▶ **Task**:
Scan the entries that follow for the word "sequential", then report every line in which it appears.

▶ **Records to use**:
Source: an optimization exercise on an open RTL-to-GDS flow (aim: small area, a short achievable clock period and few clock cycles). Production flows keep margins and buffers that such runs may drop. Where RTL was checked, it was by simulation tests only, not by an equivalence proof against the original. No functional check of the RTL was part of run 1. No activity file was given, so power comes from the tool's default toggle rates.

$ cat flow/design.v
module cksum_unit (
    input  wire        clk,
    input  wire        clear,       
    input  wire [15:0] init,        
    input  wire        step,        
    input  wire [7:0]  byte_in,
    output wire        carry,       
    output wire [7:0]  x_q,         
    output wire [7:0]  y_q,         
    output wire        c_q          
);
    reg [7:0] x, y;
    reg       c;
    function [8:0] add8c(input [7:0] a, input [7:0] b, input ci);
        reg [8:0] g, p, gn, pn;
        integer i, d;
        begin
            g = {a & b, ci};
            p = {a ^ b, 1'b0};
            for (d = 1; d < 9; d = d * 2) begin
                for (i = 0; i < 9; i = i + 1) begin
                    if (i >= d) begin
                        gn[i] = g[i] | (p[i] & g[i-d]);
                        pn[i] = p[i] & p[i-d];
                    end else begin
                        gn[i] = g[i];
                        pn[i] = p[i];
                    end
                end
                g = gn;
                p = pn;
            end
            add8c = {g[8], (a ^ b) ^ g[7:0]};
        end
    endfunction
    wire [8:0] add = add8c(x, byte_in, c);
    always @(posedge clk) begin
        if (clear) begin
            x <= init[15:8];
            y <= init[7:0];
            c <= 1'b0;
        end else if (step) begin
            x <= y;
            y <= add[7:0];
            c <= add[8];
        end
    end
    assign carry = step ? add[8] : c;
    assign x_q   = x;
    assign y_q   = y;
    assign c_q   = c;
endmodule
module udp_tx_engine (
    input  wire        clk,
    input  wire        rst,
    input  wire        cmd_valid,
    output wire        cmd_ready,
    input  wire        cmd_op,
    input  wire [15:0] cmd_sport,
    input  wire [15:0] cmd_dport,
    input  wire [31:0] cmd_dst_ip,
    input  wire [15:0] cmd_len,
    input  wire        in_valid,
    output wire        in_ready,
    input  wire [7:0]  in_data,
    output wire        out_valid,
    input  wire        out_ready,
    output wire [7:0]  out_data,
    output wire        out_last,
    output wire        res_valid,
    output wire [1:0]  res_code,
    output wire [15:0] res_cksum
);
    localparam [15:0] MAX_PLEN = 16'd4054;    
    reg        cr;                  
    reg        c_ck, c_udp, c_nz;   
    reg        hv;                  
    reg [31:0] dst;
    reg [15:0] sp, dp;
    reg [5:0]  hidx;                
    reg        hl_q;                
    reg [7:0]  hb;                  
    reg [15:0] cnt;                 
    reg        cnz;                 
    reg        up;                  
    reg        ckb;                 
    reg        kv;                  
    reg        kodd;                
    reg        ir;                  
    reg        irm;                 
    reg [7:0]  sd;                  
    reg        sl;
    reg        sv;                  
    reg        ov;
    reg [7:0]  od;
    reg        ol;
    reg        rv, rck, rbig;
    function [15:0] dec16(input [15:0] a);       
        reg [15:0] z, zn;                        
        integer i, d;
        begin
            z = {~a[14:0], 1'b1};
            for (d = 1; d < 16; d = d * 2) begin
                for (i = 0; i < 16; i = i + 1)
                    zn[i] = (i >= d) ? (z[i] & z[i-d]) : z[i];
                z = zn;
            end
            dec16 = a ^ z;
        end
    endfunction
    function [11:0] add12(input [11:0] a, input [11:0] b);
        reg [11:0] g, p, gn, pn;
        integer i, d;
        begin
            g = {a[10:0] & b[10:0], 1'b0};
            p = {a[10:0] ^ b[10:0], 1'b0};
            for (d = 1; d < 12; d = d * 2) begin
                for (i = 0; i < 12; i = i + 1) begin
                    if (i >= d) begin
                        gn[i] = g[i] | (p[i] & g[i-d]);
                        pn[i] = p[i] & p[i-d];
                    end else begin
                        gn[i] = g[i];
                        pn[i] = p[i];
                    end
                end
                g = gn;
                p = pn;
            end
            add12 = a ^ b ^ g;
        end
    endfunction
    function [5:0] inc6(input [5:0] a);
        integer i;
        begin
            for (i = 0; i < 6; i = i + 1)
                inc6[i] = a[i] ^ (&(a | ~((6'd1 << i) - 6'd1)));
        end
    endfunction
    wire fire_ck  = cr & c_ck;
    wire fire_udp = cr & c_udp;
    wire fire_big = cr & ~c_ck & ~c_udp;
    wire in_fire  = in_valid & ir;
    wire pay_fire = in_fire & ~irm;
    wire ck_fire  = in_fire & irm;
    wire od_free  = ~ov | out_ready;
    wire hload    = od_free & (hv | fire_udp) & ~up & ~sv;
    wire hlast    = (hidx == 6'd41);
    wire xfer     = hload & hlast;            
    wire        cnt_one = (cnt == 16'd1);
    wire [15:0] cnt_dec = dec16(cnt);
    reg  [7:0] hc_byte;
    always @* begin
        case (hidx[3:0])
            4'd1:    hc_byte = {4'd0, cnt[11:8]};
            4'd2:    hc_byte = cnt[7:0];
            4'd3:    hc_byte = dst[31:24];
            4'd4:    hc_byte = dst[23:16];
            4'd5:    hc_byte = dst[15:8];
            4'd6:    hc_byte = dst[7:0];
            default: hc_byte = 8'd0;
        endcase
    end
    wire       cu_carry;
    wire [7:0] cu_x, cu_y;
    wire       hs_step = hl_q & (hidx >= 6'd2) & (hidx <= 6'd10);
    wire       cu_step = kv | hs_step | (ckb & ~cnz & (cu_carry_q | kodd));
    wire       cu_carry_q;
    cksum_unit u_cksum (
        .clk     (clk),
        .clear   (fire_udp | fire_ck),
        .init    (c_ck ? 16'h0000 : 16'hB53C),
        .step    (cu_step),
        .byte_in ((kv ? sd : 8'd0) | hb),
        .carry   (cu_carry),
        .x_q     (cu_x),
        .y_q     (cu_y),
        .c_q     (cu_carry_q)
    );
    wire kodd_n = fire_ck ? 1'b0 : (kodd ^ cu_step);
    wire [11:0] tot_len = add12(cnt[11:0], 12'd28);
    wire [11:0] udp_len = add12(cnt[11:0], 12'd8);
    reg [7:0] hbyte;
    always @* begin
        case (hidx)
            6'd0:  hbyte = 8'h52;  6'd1:  hbyte = 8'h55;  6'd2:  hbyte = 8'h0a;
            6'd3:  hbyte = 8'h00;  6'd4:  hbyte = 8'h02;  6'd5:  hbyte = 8'h02;
            6'd6:  hbyte = 8'h52;  6'd7:  hbyte = 8'h54;  6'd8:  hbyte = 8'h00;
            6'd9:  hbyte = 8'h12;  6'd10: hbyte = 8'h34;  6'd11: hbyte = 8'h56;
            6'd12: hbyte = 8'h08;  6'd13: hbyte = 8'h00;
            6'd14: hbyte = 8'h45;  6'd15: hbyte = 8'h00;
            6'd16: hbyte = {4'd0, tot_len[11:8]};
            6'd17: hbyte = tot_len[7:0];
            6'd22: hbyte = 8'd100; 6'd23: hbyte = 8'd17;
            6'd24: hbyte = ~cu_y;
            6'd25: hbyte = ~cu_x;
            6'd26: hbyte = 8'h0a;  6'd27: hbyte = 8'h00;
            6'd28: hbyte = 8'h02;  6'd29: hbyte = 8'h0f;
            6'd30: hbyte = dst[31:24]; 6'd31: hbyte = dst[23:16];
            6'd32: hbyte = dst[15:8];  6'd33: hbyte = dst[7:0];
            6'd34: hbyte = sp[15:8];   6'd35: hbyte = sp[7:0];
            6'd36: hbyte = dp[15:8];   6'd37: hbyte = dp[7:0];
            6'd38: hbyte = {4'd0, udp_len[11:8]};
            6'd39: hbyte = udp_len[7:0];
            default: hbyte = 8'h00;
        endcase
    end
    wire fire    = fire_udp | fire_ck;
    wire hv_n    = (hv & ~xfer) | fire_udp;
    wire up_n    = xfer ? cnz : (up & ~(pay_fire & cnt_one));
    wire cnz_n   = fire ? c_nz : (in_fire ? ~cnt_one : cnz);
    wire ck_done = rv & rck;                  
    wire ck_res_n = ckb & ~ck_done & ~cnz & ~cu_carry & ~kodd_n;
    wire ckb_n   = (ckb & ~ck_done) | fire_ck;
    wire sv_n    = od_free ? 1'b0 : (sv | pay_fire);
    wire ir_pay_n = up_n & ~sv_n;
    wire ir_ck_n  = ckb_n & cnz_n & ~sv_n;
    wire len_big = (cmd_len > MAX_PLEN);
    wire cr_n = cmd_valid & ~cr & ~hv_n & ~up_n & (~ckb_n | ck_res_n);
    always @(posedge clk) begin
        if (rst) begin
            cr   <= 1'b0;
            hv   <= 1'b0;
            hidx <= 6'd0;
            hl_q <= 1'b0;
            up   <= 1'b0;
            ckb  <= 1'b0;
            kv   <= 1'b0;
            kodd <= 1'b0;
            ir   <= 1'b0;
            irm  <= 1'b0;
            sv   <= 1'b0;
            ov   <= 1'b0;
            rv   <= 1'b0;
            rck  <= 1'b0;
            rbig <= 1'b0;
        end else begin
            cr   <= cr_n;
            hv   <= hv_n;
            if (hload) hidx <= hlast ? 6'd0 : inc6(hidx);
            hl_q <= hload;
            up   <= up_n;
            ckb  <= ckb_n;
            kv   <= ck_fire;
            kodd <= kodd_n;
            ir   <= ir_pay_n | ir_ck_n;
            irm  <= ir_ck_n;
            sv   <= sv_n;
            if (od_free) ov <= sv | pay_fire | hload;
            rv   <= ck_res_n | fire_udp | fire_big;
            rck  <= ck_res_n;
            rbig <= fire_big;
        end
    end
    always @(posedge clk) begin
        c_ck  <= cmd_op;
        c_udp <= ~cmd_op & ~len_big;
        c_nz  <= (cmd_len != 16'd0);
        if (fire_udp) begin
            dst <= cmd_dst_ip;
            sp  <= cmd_sport;
            dp  <= cmd_dport;
        end
        hb <= hc_byte;
        if (fire)         cnt <= cmd_len;
        else if (in_fire) cnt <= cnt_dec;
        cnz <= cnz_n;
        if (ir) begin
            sd <= in_data;
            sl <= cnt_one;
        end
        if (od_free) begin
            if (sv) begin
                od <= sd;
                ol <= sl;
            end else if (ir & ~irm) begin
                od <= in_data;
                ol <= cnt_one;
            end else begin
                od <= hbyte;
                ol <= hlast & ~cnz;
            end
        end
    end
    assign cmd_ready = cr;
    assign in_ready  = ir;
    assign out_valid = ov;
    assign out_data  = od;
    assign out_last  = ol;
    assign res_valid = rv;
    assign res_code  = {rbig, 1'b0};
    assign res_cksum = ~{cu_x, cu_y};
endmodule
$ cat flow/flow/run.sh
#!/bin/bash
# Layout flow: the standard ORFS flow, with plain buffers (rather than
# the delay cell buffer_ports picks by default) as the port buffers.
set -euo pipefail
bash standard.sh BUFFER_PORTS_ARGS="-buffer_cell sky130_fd_sc_hd__buf_2" finish > orfs_make.log 2>&1
$ cat flow/standard.sh
#!/bin/bash
# synth_recipe.tcl (not shown) runs the flow's synth.tcl, then flattens the netlist and writes it again
# the make line also repeats each setting of config.mk as NAME=value (left out here)
make -C /OpenROAD-flow-scripts/flow DESIGN_CONFIG=/design/flow/config.mk WORK_HOME=/design/flow/orfs CLKGATE_MAP_FILE= SYNTH_SCRIPT=/design/flow/synth_recipe.tcl "${@:-finish}"
$ cat flow/config.mk
export PLATFORM = sky130hd
export DESIGN_NAME = udp_tx_engine
export DESIGN_NICKNAME = udp_tx_engine
export VERILOG_FILES = /design/flow/design.v
export SDC_FILE = /design/flow/constraint.sdc
export NUM_CORES = 4
export LEC_CHECK = 0
export CAP_MARGIN = 20
export CORE_MARGIN = 2
export CORE_UTILIZATION = 40
export PLACE_DENSITY = 0.6
export SETUP_SLACK_MARGIN = 4.0
export SLEW_MARGIN = 20
$ cat flow/constraint.sdc
create_clock -name core_clock -period 6.0 [get_ports {clk}]
set_input_delay 1.2000 -clock core_clock [delete_from_list [all_inputs] [get_ports {clk}]]
set_output_delay 1.2000 -clock core_clock [all_outputs]
set_load 0.01 [all_outputs]
==> results of run 1 <==
-- layout make-up --
cell class,instances,share of cell area (%)
tap,234,2.72
timing repair buffer,238,15.7
clock buffer,17,3.95
multi-input combinational,503,36.3
clock inverter,15,1.66
inverter,35,1.30
sequential,147,38.3
-- per-stage QoR --
step                      utilization (%)  cell area, µm²  cells  hold slack [ps]
final                                57.5           10800   1189              505
after global routing                 57.5           10800   1189              523
after CTS                            53.7           10000   1151              500
after detailed placement             45.3            8470   1048              460
after global placement               45.3            8470   1048              476
after floorplan                         -            7790    736              424
-- flip-flops by register name, summed over array words and instances, names as in the netlist, 6 cells and up --
register	count
hb	8
cnt	16
dst	32
sd	8
dp	16
hidx	6
sp	16
od	8
u_cksum.y	8
u_cksum.x	8
-- final timing paths --
path | start | to | slack [ps] | depth (start not counted)
max reg2reg | hidx[2] | rv | 3620 | 7
min | c_nz | cnz | 510 | 2
max | hidx[2] | rv | 3620 | 7
min reg2reg | c_nz | cnz | 510 | 2
-- cell usage in the layout, fill, tap and decap left out, types with 11 or more instances in the layout --
cell	n
nand2_1	53
xnor2_1	18
nor2_1	61
inv_1	20
buf_6	28
a22oi_1	20
inv_2	11
buf_4	91
clkbuf_16	18
ha_1	11
edfxtp_1	114
nand3_1	20
a21o_1	11
buf_2	113
a21oi_1	34
o21ai_0	31
dfxtp_1	21
-- worst reg2reg max path: stages (launching register included) --
cell	delay [ps]
dfxtp_4	350
buf_12	130
or4_4	540
o2111ai_4	100
and3b_2	260
mux2i_1	250
or4b_4	530
a21oi_2	140
-- repair_timing --
item | CTS | global route
gates resized for setup | 104 | 88
buffers inserted | 70 | 36
pin swaps | 32 | 50
gates cloned | 1 | 2
endpoints found under the setup margin | 100 | 95
-- power breakdown --
group | internal (mW) | total, mW | switching (mW)
logic | 0.0891 | 0.195 | 0.106
registers | 1.12 | 1.13 | 0.0167
clock network | 0.659 | 1.10 | 0.443
total | 1.87 | 2.43 | 0.566
-- layer usage --
metal	routed length, µm	GRT usage, %	vias to the layer above
li1	-	-	3176
met1	11400	35.9	3259
met2	11900	39.4	393
met3	2000	5.08	57
met4	736	7.84	0
met5	0	0	-
-- kinds of logic after synthesis --
family | after synthesis | synth area share, %
AO/OA/AOI/OAI | 195 | 17.4
XOR/XNOR | 27 | 3.11
adder cells (fa/ha/maj) | 22 | 3.71
buffers and inverters | 86 | 4.50
flip-flops | 147 | 53.6
multiplexers | 9 | 1.23
other | 1 | 0.0492
AND/OR/NAND/NOR | 249 | 16.3
==> results.py, run 1 <==
metrics = {
    "worst_setup_path": {
        "critPathArrivalTime_ps": 2730,
        "critPathKind": "reg2reg",
        "crit_buf_inv": 1,
        "crit_chain": "buf_12 > or4_4 > o2111ai_4 > and3b_2 > mux2i_1 > or4b_4 > a21oi_2",
        "worst_setup_path_end_kind": "register",
        "crit_required_ps": 6350,
        "critPathSlowestCell": "or4_4",
        "max_stage_delay_ps": 540,
        "start_kind": "register",
        "crit_fanout": 5,
        "path_delay_family": "simple AND/OR/NAND/NOR gates",
    },
    "drt": {
        "dr.pass1.iters": 5,
        "ant_nets": 0,
        "viasPerCell": 5.79,
        "wl_per_cell_um": 21.9,
        "drt_wl_total_um": 26000,
        "drtIter0Drc": 631,
        "drc": 0,
        "vias": 6885,
    },
    "synthesis": {
        "synth-seq-cells": 147,
        "syn_nets": 852,
        "ys.flop_type": "edfxtp_1",
        "yosys_warnings": 2,
        "synth_common_cells": "114 x edfxtp_1, 67 x nor2_1, 59 x nand2_1, 42 x a21oi_1, 38 x o21ai_0",
        "yosysSeqAreaShare_pct": 53.6,
        "ys_types": 68,
        "synth.most_common_cell": "edfxtp_1",
        "synth_edf_count": 114,
        "yosysTopAreaCellShare_pct": 45.0,
        "synth_area_mm2": 0.00761,
        "post-synth-top-area-cell": "edfxtp_1",
        "syn_inst": 736,
        "syn_avg_cell_area_um2": 10.3,
        "synthTopCellsByArea": "edfxtp_1 45%, dfxtp_1 8.7%, ha_1 3.5%",
        "synthArstFlopShare_pct": 0,
    },
    "finish": {
        "diodes": 0,
        "regArea_mm2": 0.00412,
        "area.growth.synth_to_final_pct": 41.3,
        "multi_input_area_mm2": 0.00391,
        "fillers": 1548,
        "drive_above_1_share_pct": 42.3,
        "fin_nets": 1058,
    },
    "timing": {
        "fin_crit_ps": 2380,
        "worstMarginPinSlew_ps": 588,
        "max_slew_margin_pct": 60.8,
        "min_period_over_period_pct": 39.7,
        "worst_slack_ps": 3620,
        "final_max_slew_viol_count": 0,
        "hold_violations": 0,
        "finalSetupViolations": 0,
        "max_freq_mhz": 420,
        "final.setup_skew_ps": 11.3,
        "rsz0062_at_grt": "yes",
        "setup_tns_ps": 0,
    },
    "placement": {
        "place_hpwl_um": 17100,
        "pre_cts_ws_ps": 2860,
        "place.port_buffers": 123,
        "globalplace.congestion": 0.964,
    },
    "clock_tree": {
        "htreeDepth": 4,
        "ctsHoldBuffers": 0,
        "cts_root_buffer": "clkbuf_16",
        "clock-sinks": 147,
        "cts_tree": "built",
        "clock_latency_ps": 420,
        "cts_max_path_buffers": 2,
        "path_clk_slew_ps": 60,
        "cts_buffers": 17,
    },
    "die": {
        "rows": 50,
        "io-pin-count": 125,
        "die_area_mm2": 0.0202,
        "coreArea_mm2": 0.0187,
        "dieWidth_um": 142,
        "die_h_um": 142,
        "initial_utilization_pct": 40.7,
    },
    "global_routing": {
        "grt_overflow_total": 0,
        "first_global_vias": 6425,
        "grt_max_degree": 66,
        "grt_pass1_wl_um": 38000,
        "grtUsageTotal_pct": 25.3,
        "antenna_found_initial": 0,
    },
    "min_path": {
        "hold_path_class": "reg2reg",
    },
    "power_and_ir_drop": {
        "p_per_area_mw_per_mm2": 226,
        "p_leak_nw": 4.24,
        "ir_drop_uv": 281,
        "power.total_mw": 2.43,
    },
    "run_status": {
        "status": "complete, no violations",
    },
    "flow_run": {
        "drv_cap": 0,
    },
}
==> run 2, diff against run 1 <==
--- a/flow/design.v
+++ b/flow/design.v
@@ -5,11 +5,11 @@
     input  wire        step,        
     input  wire [7:0]  byte_in,
     output wire        carry,       
-    output wire [7:0]  x_q,         
-    output wire [7:0]  y_q,         
+    output wire [7:0]  nx_q,        
+    output wire [7:0]  ny_q,        
     output wire        c_q          
 );
-    reg [7:0] x, y;
+    reg [7:0] nx, ny;
     reg       c;
     function [8:0] add8c(input [7:0] a, input [7:0] b, input ci);
         reg [8:0] g, p, gn, pn;
@@ -33,21 +33,21 @@
             add8c = {g[8], (a ^ b) ^ g[7:0]};
         end
     endfunction
-    wire [8:0] add = add8c(x, byte_in, c);
+    wire [8:0] add = add8c(~nx, byte_in, c);
     always @(posedge clk) begin
         if (clear) begin
-            x <= init[15:8];
-            y <= init[7:0];
+            nx <= ~init[15:8];
+            ny <= ~init[7:0];
             c <= 1'b0;
         end else if (step) begin
-            x <= y;
-            y <= add[7:0];
+            nx <= ny;
+            ny <= ~add[7:0];
             c <= add[8];
         end
     end
     assign carry = step ? add[8] : c;
-    assign x_q   = x;
-    assign y_q   = y;
+    assign nx_q  = nx;
+    assign ny_q  = ny;
     assign c_q   = c;
 endmodule
 module udp_tx_engine (
@@ -78,7 +78,7 @@
     reg [31:0] dst;
     reg [15:0] sp, dp;
     reg [5:0]  hidx;                
-    reg        hl_q;                
+    reg        hs_q;                
     reg [7:0]  hb;                  
     reg [15:0] cnt;                 
     reg        cnz;                 
@@ -162,9 +162,8 @@
         endcase
     end
     wire       cu_carry;
-    wire [7:0] cu_x, cu_y;
-    wire       hs_step = hl_q & (hidx >= 6'd2) & (hidx <= 6'd10);
-    wire       cu_step = kv | hs_step | (ckb & ~cnz & (cu_carry_q | kodd));
+    wire [7:0] cu_nx, cu_ny;
+    wire       cu_step = kv | hs_q | (ckb & ~cnz & (cu_carry_q | kodd));
     wire       cu_carry_q;
     cksum_unit u_cksum (
         .clk     (clk),
@@ -173,8 +172,8 @@
         .step    (cu_step),
         .byte_in ((kv ? sd : 8'd0) | hb),
         .carry   (cu_carry),
-        .x_q     (cu_x),
-        .y_q     (cu_y),
+        .nx_q    (cu_nx),
+        .ny_q    (cu_ny),
         .c_q     (cu_carry_q)
     );
     wire kodd_n = fire_ck ? 1'b0 : (kodd ^ cu_step);
@@ -192,8 +191,8 @@
             6'd16: hbyte = {4'd0, tot_len[11:8]};
             6'd17: hbyte = tot_len[7:0];
             6'd22: hbyte = 8'd100; 6'd23: hbyte = 8'd17;
-            6'd24: hbyte = ~cu_y;
-            6'd25: hbyte = ~cu_x;
+            6'd24: hbyte = cu_ny;
+            6'd25: hbyte = cu_nx;
             6'd26: hbyte = 8'h0a;  6'd27: hbyte = 8'h00;
             6'd28: hbyte = 8'h02;  6'd29: hbyte = 8'h0f;
             6'd30: hbyte = dst[31:24]; 6'd31: hbyte = dst[23:16];
@@ -222,7 +221,7 @@
             cr   <= 1'b0;
             hv   <= 1'b0;
             hidx <= 6'd0;
-            hl_q <= 1'b0;
+            hs_q <= 1'b0;
             up   <= 1'b0;
             ckb  <= 1'b0;
             kv   <= 1'b0;
@@ -238,7 +237,7 @@
             cr   <= cr_n;
             hv   <= hv_n;
             if (hload) hidx <= hlast ? 6'd0 : inc6(hidx);
-            hl_q <= hload;
+            hs_q <= hload & (hidx >= 6'd1) & (hidx <= 6'd9);
             up   <= up_n;
             ckb  <= ckb_n;
             kv   <= ck_fire;
@@ -289,5 +288,5 @@
     assign out_last  = ol;
     assign res_valid = rv;
     assign res_code  = {rbig, 1'b0};
-    assign res_cksum = ~{cu_x, cu_y};
+    assign res_cksum = {cu_nx, cu_ny};
 endmodule
==> run 2 against run 1 <==
Net effect: via count decreased by 1.5%; sequential share of layout area rose by 1.5 points; wire length is 1.6% lower; clock skew fell by 1.9 ps; total power down 0.60%; largest cell class unchanged.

▶ **Answer space**:
sequential,147,38.3
Net effect: via count decreased by 1.5%; sequential share of layout area rose by 1.5 points; wire length is 1.6% lower; clock skew fell by 1.9 ps; total power down 0.60%; largest cell class unchanged.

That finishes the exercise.